There were also a couple of nice black and white Popeye cartoons in here and a very interesting German newsreel from WWII. Let’s just say that the Normandy invasion looked very different from the other side.
Dinner Break: Wherein Jane Gets Fed by a TV BBQ Star
Real Texas-style chili, smoky sausages. Yum.
Back to Movies: Pain is Still to Come
THINGS (1989) – A mad scientist performs hideous experiments on his infertile wife, causing her to give birth to a multitude of hideous THINGS (um, giant bugs, more or less).

Two Canadian dumbasses show up at the scientist’s house to drink beer, they will spend the running time alternating between killing the titular things in cheaply disgusting fashion and drinking more beer while randomly discussing stuff entirely unrelated to the fact that they are under siege by giant killer bugs.
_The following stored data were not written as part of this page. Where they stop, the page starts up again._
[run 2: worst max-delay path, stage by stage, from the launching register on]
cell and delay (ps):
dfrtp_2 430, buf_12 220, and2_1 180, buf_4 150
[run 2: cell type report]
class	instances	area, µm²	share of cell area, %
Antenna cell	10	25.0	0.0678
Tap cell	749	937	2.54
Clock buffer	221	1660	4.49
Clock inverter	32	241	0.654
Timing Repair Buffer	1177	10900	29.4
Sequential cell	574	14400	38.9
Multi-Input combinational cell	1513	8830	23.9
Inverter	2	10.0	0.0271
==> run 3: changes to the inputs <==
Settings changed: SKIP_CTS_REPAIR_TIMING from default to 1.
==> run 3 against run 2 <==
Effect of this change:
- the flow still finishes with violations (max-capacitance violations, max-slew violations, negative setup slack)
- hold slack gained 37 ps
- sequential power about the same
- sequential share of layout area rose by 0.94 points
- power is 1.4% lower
## config.mk

```make
export PLATFORM = sky130hd
export DESIGN_NAME = apb_master_flat
export DESIGN_NICKNAME = d
export VERILOG_FILES = /design/src/rtl/apb_pkg.sv /design/src/rtl/apb_master_if.sv /design/src/rtl/apb_timeout_cnt.sv /design/src/rtl/apb_master.sv /design/src/flat_wrapper.sv
export SDC_FILE = /design/constraint.sdc
export NUM_CORES = 1
export LEC_CHECK = 0
export BUFFER_PORTS_ARGS = -buffer_cell sky130_fd_sc_hd__buf_2
export CAP_MARGIN = 5
export CORE_MARGIN = 1
export CORE_UTILIZATION = 35
export DETAILED_ROUTE_END_ITERATION = 10
export PLACE_DENSITY_LB_ADDON = 0.12
export REMOVE_ABC_BUFFERS = 1
export SLEW_MARGIN = 20
export SYNTH_ARGS = -nofsm -noshare
export SYNTH_HDL_FRONTEND = slang
export SYNTH_HIERARCHICAL = 1
export SYNTH_SLANG_ARGS = --single-unit
```

## constraint.sdc

```tcl
create_clock -name PCLK -period 4.5 [get_ports PCLK]
set_clock_uncertainty 0.2 [all_clocks]
set_input_delay 0.225 -clock PCLK [delete_from_list [all_inputs] [get_ports PCLK]]
set_output_delay 0.225 -clock PCLK [all_outputs]
set_load 0.05 [all_outputs]
```
===== src/flat_wrapper.sv =====
// flat-port wrapper written by rule: the top's interface ports become plain ports
module seq_mult_flat 
#(
   parameter int WIDTH     = 16,
   parameter int SIGNED_EN = 1
)
  (clk, rst_n, bus_in_valid, bus_signed_mode, bus_a, bus_b, bus_out_ready, bus_in_ready, bus_out_valid, bus_result, bus_busy);
  seq_mult_if #(.WIDTH(WIDTH)) bus_i ();
  input logic clk;
  input logic rst_n;
  input wire logic [$bits(bus_i.in_valid)-1:0] bus_in_valid;
  input wire logic [$bits(bus_i.signed_mode)-1:0] bus_signed_mode;
  input wire logic [$bits(bus_i.a)-1:0] bus_a;
  input wire logic [$bits(bus_i.b)-1:0] bus_b;
  input wire logic [$bits(bus_i.out_ready)-1:0] bus_out_ready;
  output wire logic [$bits(bus_i.in_ready)-1:0] bus_in_ready;
  output wire logic [$bits(bus_i.out_valid)-1:0] bus_out_valid;
  output wire logic [$bits(bus_i.result)-1:0] bus_result;
  output wire logic [$bits(bus_i.busy)-1:0] bus_busy;
  assign bus_i.in_valid = bus_in_valid;
  assign bus_i.signed_mode = bus_signed_mode;
  assign bus_i.a = bus_a;
  assign bus_i.b = bus_b;
  assign bus_i.out_ready = bus_out_ready;
  assign bus_in_ready = bus_i.in_ready;
  assign bus_out_valid = bus_i.out_valid;
  assign bus_result = bus_i.result;
  assign bus_busy = bus_i.busy;
  seq_mult #(.WIDTH(WIDTH), .SIGNED_EN(SIGNED_EN)) u_core (.clk(clk), .rst_n(rst_n), .bus(bus_i));
endmodule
From time to time, porn star Amber Lynn (in giant 80s shoulder pads) will randomly appear on a different set, reading cue cards badly, as a *cough* newscaster reporting on the case. I have no idea why mainstream movie success continued to elude her after her starmaking turn in this film. That’s, um, it really, the whole movie in a nutshell. I don’t actually remember who wins, as by that time I was far more entertained by the badly misspelled end credits.
This ultra-low-budget 8mm Canadian flick is clearly intended by host Sandy to be this years Agonizer™. Does it make the grade? In a word, nope. For me, to qualify as a true Agonizer™ something first has to qualify as a movie, and this fails to meet even that incredibly low bar. Sure, stuff happens for 83 minutes, but nothing ever rises to the level of bare competence required for me to actually get angry at the “filmmakers”, who clearly haven’t the foggiest notion of what they are supposed to be doing. THINGS may make you yearn for the minimal coherence of A Polish Vampire in Burbank, but you’ll never care enough about it to actually suffer pain while watching.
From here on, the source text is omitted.